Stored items
—————

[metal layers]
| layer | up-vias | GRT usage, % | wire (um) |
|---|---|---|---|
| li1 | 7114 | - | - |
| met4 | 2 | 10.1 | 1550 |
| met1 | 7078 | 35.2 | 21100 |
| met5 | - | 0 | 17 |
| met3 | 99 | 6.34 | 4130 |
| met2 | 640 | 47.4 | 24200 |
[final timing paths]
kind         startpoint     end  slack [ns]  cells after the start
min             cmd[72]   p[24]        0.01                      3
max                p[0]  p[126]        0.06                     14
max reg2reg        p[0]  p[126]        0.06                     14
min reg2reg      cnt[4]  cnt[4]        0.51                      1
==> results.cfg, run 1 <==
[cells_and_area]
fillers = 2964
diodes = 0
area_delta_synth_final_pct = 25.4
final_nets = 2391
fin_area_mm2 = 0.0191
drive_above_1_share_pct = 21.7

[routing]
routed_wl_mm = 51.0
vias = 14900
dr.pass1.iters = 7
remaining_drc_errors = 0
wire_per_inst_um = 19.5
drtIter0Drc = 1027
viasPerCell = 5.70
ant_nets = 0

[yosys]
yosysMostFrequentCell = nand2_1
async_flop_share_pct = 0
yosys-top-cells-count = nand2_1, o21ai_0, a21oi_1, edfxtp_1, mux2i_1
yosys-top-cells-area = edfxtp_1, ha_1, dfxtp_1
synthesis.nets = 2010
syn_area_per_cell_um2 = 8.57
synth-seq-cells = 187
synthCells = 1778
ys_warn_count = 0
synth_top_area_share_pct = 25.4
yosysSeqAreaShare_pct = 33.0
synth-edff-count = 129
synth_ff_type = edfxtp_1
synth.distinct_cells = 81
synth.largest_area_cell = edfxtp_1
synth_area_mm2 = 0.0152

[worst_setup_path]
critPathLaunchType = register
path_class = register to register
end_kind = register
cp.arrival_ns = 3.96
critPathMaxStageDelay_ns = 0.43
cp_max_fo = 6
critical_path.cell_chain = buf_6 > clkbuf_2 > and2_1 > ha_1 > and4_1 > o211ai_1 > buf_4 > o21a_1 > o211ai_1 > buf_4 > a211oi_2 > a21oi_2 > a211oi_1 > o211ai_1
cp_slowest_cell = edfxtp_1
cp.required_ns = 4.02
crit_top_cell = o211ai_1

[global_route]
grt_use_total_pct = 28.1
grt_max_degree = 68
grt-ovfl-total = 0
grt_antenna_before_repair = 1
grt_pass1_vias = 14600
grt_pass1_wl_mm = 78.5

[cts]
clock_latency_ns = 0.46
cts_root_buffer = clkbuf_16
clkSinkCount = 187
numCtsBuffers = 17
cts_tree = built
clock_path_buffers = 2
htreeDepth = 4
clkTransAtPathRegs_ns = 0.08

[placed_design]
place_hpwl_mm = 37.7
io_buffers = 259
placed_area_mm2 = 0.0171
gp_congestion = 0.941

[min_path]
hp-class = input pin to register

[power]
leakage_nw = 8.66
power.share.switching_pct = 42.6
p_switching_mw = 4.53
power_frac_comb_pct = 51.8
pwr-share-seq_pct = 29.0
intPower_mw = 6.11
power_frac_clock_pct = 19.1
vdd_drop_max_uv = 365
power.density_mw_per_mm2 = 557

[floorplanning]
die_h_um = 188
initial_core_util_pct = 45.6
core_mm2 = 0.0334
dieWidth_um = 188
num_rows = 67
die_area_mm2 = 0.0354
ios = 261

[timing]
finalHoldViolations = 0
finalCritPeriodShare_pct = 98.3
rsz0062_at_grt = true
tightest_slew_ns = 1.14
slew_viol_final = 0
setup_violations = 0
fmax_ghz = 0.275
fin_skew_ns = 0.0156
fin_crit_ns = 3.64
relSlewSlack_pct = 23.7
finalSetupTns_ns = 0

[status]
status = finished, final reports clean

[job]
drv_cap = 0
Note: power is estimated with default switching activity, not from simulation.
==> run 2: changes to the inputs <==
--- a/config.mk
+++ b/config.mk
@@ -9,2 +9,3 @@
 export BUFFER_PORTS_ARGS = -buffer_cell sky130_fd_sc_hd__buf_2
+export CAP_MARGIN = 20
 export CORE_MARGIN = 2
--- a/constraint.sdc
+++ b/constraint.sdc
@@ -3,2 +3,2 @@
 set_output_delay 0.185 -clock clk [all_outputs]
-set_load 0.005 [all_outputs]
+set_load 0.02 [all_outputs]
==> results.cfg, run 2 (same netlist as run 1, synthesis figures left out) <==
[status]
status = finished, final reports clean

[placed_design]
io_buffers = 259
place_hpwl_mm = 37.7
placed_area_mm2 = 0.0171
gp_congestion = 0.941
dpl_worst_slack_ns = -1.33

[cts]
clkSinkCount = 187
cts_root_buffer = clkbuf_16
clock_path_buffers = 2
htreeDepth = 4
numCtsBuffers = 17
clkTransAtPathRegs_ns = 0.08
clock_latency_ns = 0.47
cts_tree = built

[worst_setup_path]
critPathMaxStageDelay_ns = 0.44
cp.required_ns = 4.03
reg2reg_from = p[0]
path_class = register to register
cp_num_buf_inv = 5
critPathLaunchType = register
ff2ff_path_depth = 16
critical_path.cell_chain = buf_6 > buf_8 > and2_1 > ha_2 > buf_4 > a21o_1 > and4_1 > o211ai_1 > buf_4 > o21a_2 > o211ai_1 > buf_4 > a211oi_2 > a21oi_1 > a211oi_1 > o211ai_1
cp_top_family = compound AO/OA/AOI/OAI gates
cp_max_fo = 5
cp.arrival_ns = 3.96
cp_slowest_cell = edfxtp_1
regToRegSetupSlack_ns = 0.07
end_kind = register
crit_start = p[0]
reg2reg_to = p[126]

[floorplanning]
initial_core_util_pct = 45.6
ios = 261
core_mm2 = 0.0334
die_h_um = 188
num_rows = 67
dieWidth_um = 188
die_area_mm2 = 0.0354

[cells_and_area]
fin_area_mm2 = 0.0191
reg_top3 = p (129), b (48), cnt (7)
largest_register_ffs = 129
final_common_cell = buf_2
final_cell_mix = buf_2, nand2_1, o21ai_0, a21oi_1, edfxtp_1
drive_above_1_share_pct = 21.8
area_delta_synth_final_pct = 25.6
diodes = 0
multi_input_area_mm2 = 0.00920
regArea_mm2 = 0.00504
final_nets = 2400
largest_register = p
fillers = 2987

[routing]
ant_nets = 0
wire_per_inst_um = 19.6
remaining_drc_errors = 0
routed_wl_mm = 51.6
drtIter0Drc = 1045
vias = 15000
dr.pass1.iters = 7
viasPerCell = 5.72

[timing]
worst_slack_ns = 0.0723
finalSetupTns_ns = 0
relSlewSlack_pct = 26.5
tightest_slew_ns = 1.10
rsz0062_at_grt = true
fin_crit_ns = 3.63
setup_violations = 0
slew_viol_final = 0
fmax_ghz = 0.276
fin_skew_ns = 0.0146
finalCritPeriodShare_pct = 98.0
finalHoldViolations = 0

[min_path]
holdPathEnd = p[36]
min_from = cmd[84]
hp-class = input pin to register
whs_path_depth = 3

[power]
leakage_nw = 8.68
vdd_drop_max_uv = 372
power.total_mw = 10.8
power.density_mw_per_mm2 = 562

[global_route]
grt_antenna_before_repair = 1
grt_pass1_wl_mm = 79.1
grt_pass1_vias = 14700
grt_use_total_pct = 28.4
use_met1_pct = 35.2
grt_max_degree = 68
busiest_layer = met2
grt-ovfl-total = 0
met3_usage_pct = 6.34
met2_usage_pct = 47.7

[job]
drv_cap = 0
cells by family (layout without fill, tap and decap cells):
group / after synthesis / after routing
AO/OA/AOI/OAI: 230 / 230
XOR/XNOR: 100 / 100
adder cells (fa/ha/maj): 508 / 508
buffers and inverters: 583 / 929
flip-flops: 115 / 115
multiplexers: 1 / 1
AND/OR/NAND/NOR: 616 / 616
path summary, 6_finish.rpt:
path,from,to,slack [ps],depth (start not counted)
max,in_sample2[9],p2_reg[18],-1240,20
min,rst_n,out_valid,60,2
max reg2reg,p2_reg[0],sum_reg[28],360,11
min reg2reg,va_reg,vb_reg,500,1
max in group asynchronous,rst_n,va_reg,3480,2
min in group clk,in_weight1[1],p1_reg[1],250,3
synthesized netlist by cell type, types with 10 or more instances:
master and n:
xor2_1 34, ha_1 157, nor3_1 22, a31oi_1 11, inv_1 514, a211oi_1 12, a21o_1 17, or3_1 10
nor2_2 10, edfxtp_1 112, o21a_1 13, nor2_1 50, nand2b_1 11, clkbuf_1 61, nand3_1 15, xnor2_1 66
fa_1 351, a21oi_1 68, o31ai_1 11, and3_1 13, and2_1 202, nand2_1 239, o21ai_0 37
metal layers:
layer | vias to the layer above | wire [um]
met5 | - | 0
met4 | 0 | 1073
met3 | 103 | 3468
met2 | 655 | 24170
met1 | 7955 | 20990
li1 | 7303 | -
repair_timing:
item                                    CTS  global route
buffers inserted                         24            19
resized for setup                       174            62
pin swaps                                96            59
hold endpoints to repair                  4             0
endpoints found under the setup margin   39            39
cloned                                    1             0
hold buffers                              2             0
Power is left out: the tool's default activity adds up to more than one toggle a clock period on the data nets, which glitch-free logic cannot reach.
===== config.mk =====
export PLATFORM = sky130hd
export DESIGN_NAME = tps_div
export DESIGN_NICKNAME = d
export VERILOG_FILES = /design/src/design/tps_pkg.sv /design/src/design/tps_div.sv
export SDC_FILE = /design/constraint.sdc
export NUM_CORES = 1
export LEC_CHECK = 0
export BUFFER_PORTS_ARGS = -buffer_cell sky130_fd_sc_hd__buf_4
export CORE_MARGIN = 1.5
export CORE_UTILIZATION = 25
export CTS_BUF_LIST = sky130_fd_sc_hd__clkbuf_16
export DETAILED_ROUTE_END_ITERATION = 10
export PLACE_DENSITY_LB_ADDON = 0.12
export SLEW_MARGIN = 20
export SYNTH_ARGS = -nofsm -noshare
export SYNTH_HDL_FRONTEND = slang
export SYNTH_SLANG_ARGS = --single-unit
export TNS_END_PERCENT = 20

===== constraint.sdc =====
create_clock -name clk -period 3.9 [get_ports clk]
set_clock_uncertainty 0.1 [all_clocks]
set_input_delay 0.195 -clock clk [delete_from_list [all_inputs] [get_ports clk]]
set_output_delay 0.195 -clock clk [all_outputs]
set_load 0.01 [all_outputs]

—————

## Problem details
Only one stretch of the data above is needed. Restate it word for word, from the line containing "worst_slack_ns = 0.0723" through the line containing "grt_pass1_wl_mm = 79.1", both ends included.

## Answer for the task
worst_slack_ns = 0.0723
finalSetupTns_ns = 0
relSlewSlack_pct = 26.5
tightest_slew_ns = 1.10
rsz0062_at_grt = true
fin_crit_ns = 3.63
setup_violations = 0
slew_viol_final = 0
fmax_ghz = 0.276
fin_skew_ns = 0.0146
finalCritPeriodShare_pct = 98.0
finalHoldViolations = 0

[min_path]
holdPathEnd = p[36]
min_from = cmd[84]
hp-class = input pin to register
whs_path_depth = 3

[power]
leakage_nw = 8.68
vdd_drop_max_uv = 372
power.total_mw = 10.8
power.density_mw_per_mm2 = 562

[global_route]
grt_antenna_before_repair = 1
grt_pass1_wl_mm = 79.1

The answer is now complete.